Remove dtype check on meta device #136774

ge0405 · 2024-09-26T17:49:40Z

Summary:

Latest Update

This diff is no longer needed because we did need the check to exist, to make meta behave the same as other devices, see D54526190.

Background

T176105639

| case | embedding bag weight | per_sample_weight | fbgemm lookup | forward in meta |
| A | fp32 | fp32 | good | good |
| B | fp16 | fp32 | good| failed check that forces weight dtype == per_sample_weights dtype |
| C | fp16 | fp16 | P1046999270, RuntimeError: "expected scalar type Float but found Half from fbgemm call" | good |
| D | fp32 | fp16 | N/A | N/A |

Currently we are in case A. Users need to add use_fp32_embedding in training to force embedding bag dtype to be fp32. However, users actually hope for case B to use fp16 as the embedding bag weight. When deleting use_fp32_embedding, they would fail the check that forces weight dtype == per_sample_weights dtype in meta_registration.

The check is actually not necessary. Is it because the backend fbgemm does support case B. Additionally, later on in the meta_embedding_bag, weight and per_sample_weights don't need to be in the same dtype (https://fburl.com/code/q0tho05h, weight is src, per_sample_weights is scale) for is_fast_path_index_select.

This diff

Therefore, this diff remove the unnecessary check to support case B in meta forward. With such, users are able to use fp16 to be the emb bag dtype without the need to force per_sample_weights the same dtype in meta forward (see Test Plan).

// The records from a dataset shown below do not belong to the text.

[src/rtl/uart_fifo_pkg.sv]
// rtl/uart_fifo_pkg.sv - shared UART widths and FIFO per-cycle operation encoding
package uart_fifo_pkg;

  localparam int UART_DBIT   = 8;
  localparam int UART_FIFO_W = 4;

  typedef enum logic [1:0] {
    OP_IDLE = 2'b00,
    OP_POP  = 2'b01,
    OP_PUSH = 2'b10,
    OP_BOTH = 2'b11
  } fifo_op_e;

  function automatic fifo_op_e fifo_op(input logic push, input logic pop);
    case ({push, pop})
      2'b10:   return OP_PUSH;
      2'b01:   return OP_POP;
      2'b11:   return OP_BOTH;
      default: return OP_IDLE;
    endcase
  endfunction

endpackage

[src/rtl/fifo_ctrl.sv]
// rtl/fifo_ctrl.sv - FIFO pointers, occupancy, registered empty/full and sticky error flags
module fifo_ctrl
  import uart_fifo_pkg::*;
#(
  parameter int W = UART_FIFO_W
) (
  input  logic         clk,
  input  logic         reset_n,
  input  logic         wr,
  input  logic         rd,
  output logic [W-1:0] wr_addr,
  output logic [W-1:0] rd_addr,
  output logic         wr_en,
  output logic         empty,
  output logic         full,
  output logic [W:0]   count,
  output logic         overflow,
  output logic         underflow
);

  localparam logic [W:0] DEPTH = (W+1)'(1) << W;

  logic [W-1:0] wr_ptr;
  logic [W-1:0] rd_ptr;
  logic         push;
  logic         pop;
  fifo_op_e     op;

  // A write into a full FIFO is still accepted when a pop frees the slot on the same edge.
  assign pop     = rd & ~empty;
  assign push    = wr & (~full | rd);
  assign op      = fifo_op(push, pop);
  assign wr_en   = push;
  assign wr_addr = wr_ptr;
  assign rd_addr = rd_ptr;

  always_ff @(posedge clk or negedge reset_n) begin
    if (!reset_n) begin
      wr_ptr    <= '0;
      rd_ptr    <= '0;
      count     <= '0;
      empty     <= 1'b1;
      full      <= 1'b0;
      overflow  <= 1'b0;
      underflow <= 1'b0;
    end else begin
      if (rd && empty)
        underflow <= 1'b1;
      if (wr && full && !rd)
        overflow <= 1'b1;
      case (op)
        OP_PUSH: begin
          wr_ptr <= wr_ptr + 1'b1;
          count  <= count + 1'b1;
          empty  <= 1'b0;
          full   <= (count == DEPTH - 1'b1);
        end
        OP_POP: begin
          rd_ptr <= rd_ptr + 1'b1;
          count  <= count - 1'b1;
          full   <= 1'b0;
          empty  <= (count == (W+1)'(1));
        end
        OP_BOTH: begin
          wr_ptr <= wr_ptr + 1'b1;
          rd_ptr <= rd_ptr + 1'b1;
        end
        OP_IDLE: begin
        end
      endcase
    end
  end

endmodule

[src/rtl/uart_fifo.sv]
// rtl/uart_fifo.sv - first-word-fall-through byte FIFO between UART and test controller
module uart_fifo
  import uart_fifo_pkg::*;
#(
  parameter int B = UART_DBIT,
  parameter int W = UART_FIFO_W
) (
  input  logic         clk,
  input  logic         reset_n,
  input  logic         wr,
  input  logic [B-1:0] w_data,
  input  logic         rd,
  output logic [B-1:0] r_data,
  output logic         empty,
  output logic         full,
  output logic [W:0]   count,
  output logic         overflow,
  output logic         underflow
);

  logic [B-1:0] mem [0:(1<<W)-1];
  logic [W-1:0] wr_addr;
  logic [W-1:0] rd_addr;
  logic         wr_en;

  fifo_ctrl #(.W(W)) u_ctrl (
    .clk       (clk),
    .reset_n   (reset_n),
    .wr        (wr),
    .rd        (rd),
    .wr_addr   (wr_addr),
    .rd_addr   (rd_addr),
    .wr_en     (wr_en),
    .empty     (empty),
    .full      (full),
    .count     (count),
    .overflow  (overflow),
    .underflow (underflow)
  );

  // Storage is deliberately left out of reset; only the pointers define validity.
  always_ff @(posedge clk) begin
    if (wr_en)
      mem[wr_addr] <= w_data;
  end

  assign r_data = mem[rd_addr];

endmodule
[config.mk]
export PLATFORM = sky130hd
export DESIGN_NAME = uart_fifo
export DESIGN_NICKNAME = d
export VERILOG_FILES = /design/src/rtl/uart_fifo_pkg.sv /design/src/rtl/fifo_ctrl.sv /design/src/rtl/uart_fifo.sv
export SDC_FILE = /design/constraint.sdc
export NUM_CORES = 1
export LEC_CHECK = 0
export ABC_AREA = 1
export BUFFER_PORTS_ARGS = -buffer_cell sky130_fd_sc_hd__buf_4
export CORE_ASPECT_RATIO = 0.75
export CORE_MARGIN = 2
export CORE_UTILIZATION = 55
export CTS_CLUSTER_SIZE = 12
export DETAILED_ROUTE_END_ITERATION = 7
export GPL_TIMING_DRIVEN = 0
export HOLD_SLACK_MARGIN = 0.05
export PLACE_DENSITY = 0.71
export SYNTH_ARGS = -nofsm -noshare
export SYNTH_HDL_FRONTEND = slang
export SYNTH_SLANG_ARGS = --single-unit
[constraint.sdc]
create_clock -name clk -period 1.85 [get_ports clk]
set_input_delay 0.37 -clock clk [delete_from_list [all_inputs] [get_ports clk]]
set_output_delay 0.37 -clock clk [all_outputs]
set_load 0.01 [all_outputs]
`config.mk`:
```
export PLATFORM = sky130hd
export DESIGN_NAME = kb_fifo_flat
export DESIGN_NICKNAME = d
export VERILOG_FILES = /design/src/rtl/kb_fifo_if.sv /design/src/rtl/kb_fifo.sv /design/src/flat_wrapper.sv
export SDC_FILE = /design/constraint.sdc
export NUM_CORES = 1
export LEC_CHECK = 0
export ABC_AREA = 1
export CORE_ASPECT_RATIO = 0.7
export CORE_MARGIN = 8
export CORE_UTILIZATION = 46
export CTS_BUF_LIST = sky130_fd_sc_hd__clkbuf_4 sky130_fd_sc_hd__clkbuf_8 sky130_fd_sc_hd__clkbuf_16
export DETAILED_ROUTE_END_ITERATION = 16
export SYNTH_ARGS = -nofsm -noshare
export SYNTH_HDL_FRONTEND = slang
export SYNTH_SLANG_ARGS = --single-unit
```
`constraint.sdc`:
```
create_clock -name clk -period 5.75 [get_ports clk]
set_clock_uncertainty 0.15 [all_clocks]
set_input_delay 1.15 -clock clk [delete_from_list [all_inputs] [get_ports clk]]
set_output_delay 1.15 -clock clk [all_outputs]
set_load 0.01 [all_outputs]
```
`src/rtl/kb_fifo_if.sv`:
```
// Keyboard buffer bus: receiver push strobe, CPU pop/flush, and buffer status.
// The FIFO is the slave; the receiver/CPU side is the master.
interface kb_fifo_if #(
  parameter int DATA_W = 7,
  parameter int DEPTH  = 16
);
  localparam int CNT_W = $clog2(DEPTH + 1);

  logic              KB_read_en;
  logic              KB_clear;
  logic [7:0]        rx_data;
  logic              rx_done;
  logic              KB_status;
  logic [DATA_W-1:0] KB_data;
  logic              buf_full;
  logic              buf_almost_full;
  logic [CNT_W-1:0]  buf_count;
  logic              buf_overflow;
  logic              buf_underflow;

  modport master (
    output KB_read_en, KB_clear, rx_data, rx_done,
    input  KB_status, KB_data, buf_full, buf_almost_full, buf_count,
           buf_overflow, buf_underflow
  );

  modport slave (
    input  KB_read_en, KB_clear, rx_data, rx_done,
    output KB_status, KB_data, buf_full, buf_almost_full, buf_count,
           buf_overflow, buf_underflow
  );
endinterface

```
`src/rtl/kb_fifo.sv`:
```
// Parametrised keyboard receive FIFO with show-ahead head, occupancy count,
// almost-full, selectable overflow policy and sticky error flags.
module kb_fifo #(
  parameter int DATA_W    = 7,
  parameter int DEPTH     = 16,
  parameter int AFULL_LVL = DEPTH - 2,
  parameter int OVERWRITE = 0
) (
  input  logic      clk,
  input  logic      rst_n,
  kb_fifo_if.slave  bus
);
  localparam int PTR_W = $clog2(DEPTH);
  localparam int CNT_W = $clog2(DEPTH + 1);
  localparam logic [CNT_W-1:0] DEPTH_C = CNT_W'(DEPTH);
  localparam logic [CNT_W-1:0] AFULL_C = CNT_W'(AFULL_LVL);
  localparam bit OW = (OVERWRITE != 0);

  logic [DATA_W-1:0] mem_q [DEPTH];
  logic [PTR_W-1:0]  wp_q, wp_d, rp_q, rp_d;
  logic [CNT_W-1:0]  count_q, count_d;
  logic              ovf_q, ovf_d, udf_q, udf_d;
  logic              mem_we;
  logic              empty, full, do_pop, grow;
  logic              unused_rx_bits;

  assign empty = (count_q == '0);
  assign full  = (count_q == DEPTH_C);
  assign unused_rx_bits = ^bus.rx_data;

  // NOTE: every signal gets a default before any branch, so no path leaves it
  // unassigned and no latch is inferred.
  always_comb begin
    wp_d    = wp_q;
    rp_d    = rp_q;
    count_d = count_q;
    ovf_d   = ovf_q;
    udf_d   = udf_q;
    mem_we  = 1'b0;
    do_pop  = 1'b0;
    grow    = 1'b0;

    if (bus.KB_clear) begin
      wp_d    = '0;
      rp_d    = '0;
      count_d = '0;
      ovf_d   = 1'b0;
      udf_d   = 1'b0;
    end else begin
      do_pop = bus.KB_read_en && !empty;
      // A pop in the same cycle frees the slot, so a push at full is legal then.
      grow   = bus.rx_done && (!full || do_pop);

      if (bus.rx_done && (grow || OW)) begin
        mem_we = 1'b1;
        wp_d   = wp_q + PTR_W'(1);
      end

      if (bus.rx_done && full && !do_pop) begin
        ovf_d = 1'b1;
        // Overwrite mode evicts the oldest entry to make room.
        if (OW) rp_d = rp_q + PTR_W'(1);
      end

      if (do_pop) rp_d = rp_q + PTR_W'(1);
      if (bus.KB_read_en && empty) udf_d = 1'b1;

      count_d = count_q + CNT_W'(grow) - CNT_W'(do_pop);
    end
  end

  // NOTE: sequential state uses non-blocking assignments so every flop samples
  // the pre-edge values regardless of statement order.
  always_ff @(posedge clk or negedge rst_n) begin
    if (!rst_n) begin
      wp_q    <= '0;
      rp_q    <= '0;
      count_q <= '0;
      ovf_q   <= 1'b0;
      udf_q   <= 1'b0;
    end else begin
      wp_q    <= wp_d;
      rp_q    <= rp_d;
      count_q <= count_d;
      ovf_q   <= ovf_d;
      udf_q   <= udf_d;
    end
  end

  // NOTE: the storage array is deliberately not reset; the zero count masks
  // stale contents and keeps the array as plain registers without reset muxes.
  always_ff @(posedge clk) begin
    if (mem_we) mem_q[wp_q] <= bus.rx_data[DATA_W-1:0];
  end

  assign bus.KB_status       = !empty;
  assign bus.KB_data         = empty ? '0 : mem_q[rp_q];
  assign bus.buf_full        = full;
  assign bus.buf_almost_full = (count_q >= AFULL_C);
  assign bus.buf_count       = count_q;
  assign bus.buf_overflow    = ovf_q;
  assign bus.buf_underflow   = udf_q;
endmodule

```
`src/flat_wrapper.sv`:
```
// flat-port wrapper written by rule: the top's interface ports become plain ports
module kb_fifo_flat 
#(
  parameter int DATA_W    = 7,
  parameter int DEPTH     = 16,
  parameter int AFULL_LVL = DEPTH - 2,
  parameter int OVERWRITE = 0
)
  (clk, rst_n, bus_KB_read_en, bus_KB_clear, bus_rx_data, bus_rx_done, bus_KB_status, bus_KB_data, bus_buf_full, bus_buf_almost_full, bus_buf_count, bus_buf_overflow, bus_buf_underflow);
  kb_fifo_if #(.DATA_W(DATA_W), .DEPTH(DEPTH)) bus_i ();
  input  logic clk;
  input  logic rst_n;
  input wire logic [$bits(bus_i.KB_read_en)-1:0] bus_KB_read_en;
  input wire logic [$bits(bus_i.KB_clear)-1:0] bus_KB_clear;
  input wire logic [$bits(bus_i.rx_data)-1:0] bus_rx_data;
  input wire logic [$bits(bus_i.rx_done)-1:0] bus_rx_done;
  output wire logic [$bits(bus_i.KB_status)-1:0] bus_KB_status;
  output wire logic [$bits(bus_i.KB_data)-1:0] bus_KB_data;
  output wire logic [$bits(bus_i.buf_full)-1:0] bus_buf_full;
  output wire logic [$bits(bus_i.buf_almost_full)-1:0] bus_buf_almost_full;
  output wire logic [$bits(bus_i.buf_count)-1:0] bus_buf_count;
  output wire logic [$bits(bus_i.buf_overflow)-1:0] bus_buf_overflow;
  output wire logic [$bits(bus_i.buf_underflow)-1:0] bus_buf_underflow;
  assign bus_i.KB_read_en = bus_KB_read_en;
  assign bus_i.KB_clear = bus_KB_clear;
  assign bus_i.rx_data = bus_rx_data;
  assign bus_i.rx_done = bus_rx_done;
  assign bus_KB_status = bus_i.KB_status;
  assign bus_KB_data = bus_i.KB_data;
  assign bus_buf_full = bus_i.buf_full;
  assign bus_buf_almost_full = bus_i.buf_almost_full;
  assign bus_buf_count = bus_i.buf_count;
  assign bus_buf_overflow = bus_i.buf_overflow;
  assign bus_buf_underflow = bus_i.buf_underflow;
  kb_fifo #(.DATA_W(DATA_W), .DEPTH(DEPTH), .AFULL_LVL(AFULL_LVL), .OVERWRITE(OVERWRITE)) u_core (.clk(clk), .rst_n(rst_n), .bus(bus_i));
endmodule
```
==> results of run 1 <==
kinds of logic (layout without fill, tap and decap cells):
logic type,count (synthesis),after routing,share of synthesized area (%)
AND/OR/NAND/NOR,314,314,22.8
buffers and inverters,49,89,4.29
flip-flops,127,127,66.1
adder cells (fa/ha/maj),14,14,3.23
AO/OA/AOI/OAI,34,34,3.10
XOR/XNOR,3,3,0.464
==> config.mk <==
export PLATFORM = sky130hd
export DESIGN_NAME = master_axi_read_arbiter
export DESIGN_NICKNAME = d
export VERILOG_FILES = /design/src/rtl/master_axi_read_arbiter.sv
export SDC_FILE = /design/constraint.sdc
export NUM_CORES = 1
export LEC_CHECK = 0
export ABC_AREA = 1
export CAP_MARGIN = 30
export CORE_AREA = 2 2 118 120
export CTS_CLUSTER_SIZE = 25
export DETAILED_ROUTE_END_ITERATION = 12
export DIE_AREA = 0 0 120 122
export PLACE_DENSITY = 0.78
export SKIP_CTS_REPAIR_TIMING = 1
export SLEW_MARGIN = 5
export SYNTH_ARGS = -nofsm -noshare
export SYNTH_HDL_FRONTEND = slang
export SYNTH_SLANG_ARGS = --single-unit
==> constraint.sdc <==
create_clock -name clock -period 6.4 [get_ports clock]
set_clock_uncertainty 0.1 [all_clocks]
set_input_delay 1.92 -clock clock [delete_from_list [all_inputs] [get_ports clock]]
set_output_delay 1.92 -clock clock [all_outputs]
set_load 0.01 [all_outputs]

Reference diffs to resolve this issue

Diff 1: D52591217
This passes embedding bag dtype to feature_processor to make per_sample_weights same dtype as emb bag weight. However, is_meta also needs to be passed because of case C. fbgemm still does not support per_sample_weights = fp16 (see the above table). Therefore users are forced to only make per_sample_weights fp16 when it is on meta. The solution requires too many hacks.

Diff 2: D53232739
Basically doing the same thing in diff 1 D52591217, except that the hack is added in TorchRec library. This adds an if in EBC and PEA for: when emb bag weight is fp16, it forces per_sample_weight fp16 too. However, it would then result in fbgemm issue too and has broken a bunch of prod models.

Test Plan:

APS

The following command will run icvr_launcher which triggers ads_launcher and run forward in meta device:

buck2 run mode/opt -c python.package_style=inplace //aps_models/ads/icvr:icvr_launcher_publish -- mode=mast_ig_fm_when_combo0_uhm_publish launcher.fbl_entitlement=ads_global_tc_ads_score launcher.data_project=oncall_ads_model_platform launcher.tags=[ads_ranking_taxonomy_exlarge_fm_prod] stages.train=false

Result:
{F1461463993}

Reviewed By: ezyang

Differential Revision: D54175438

pytorch-bot · 2024-09-26T17:49:45Z

🔗 Helpful Links

🧪 See artifacts and rendered test results at hud.pytorch.org/pr/136774

📄 Preview Python docs built from this PR
📄 Preview C++ docs built from this PR
❓ Need help or want to give feedback on the CI? Visit the bot commands wiki or our office hours

Note: Links to docs will display an error until the docs builds have been completed.

❌ 1 New Failure

As of commit c2a37a2 with merge base 69bcf10 ():

NEW FAILURE - The following job has failed:

Check Labels / Check labels (gh)
# This PR needs a release notes: label

This comment was automatically generated by Dr. CI and updates every 15 minutes.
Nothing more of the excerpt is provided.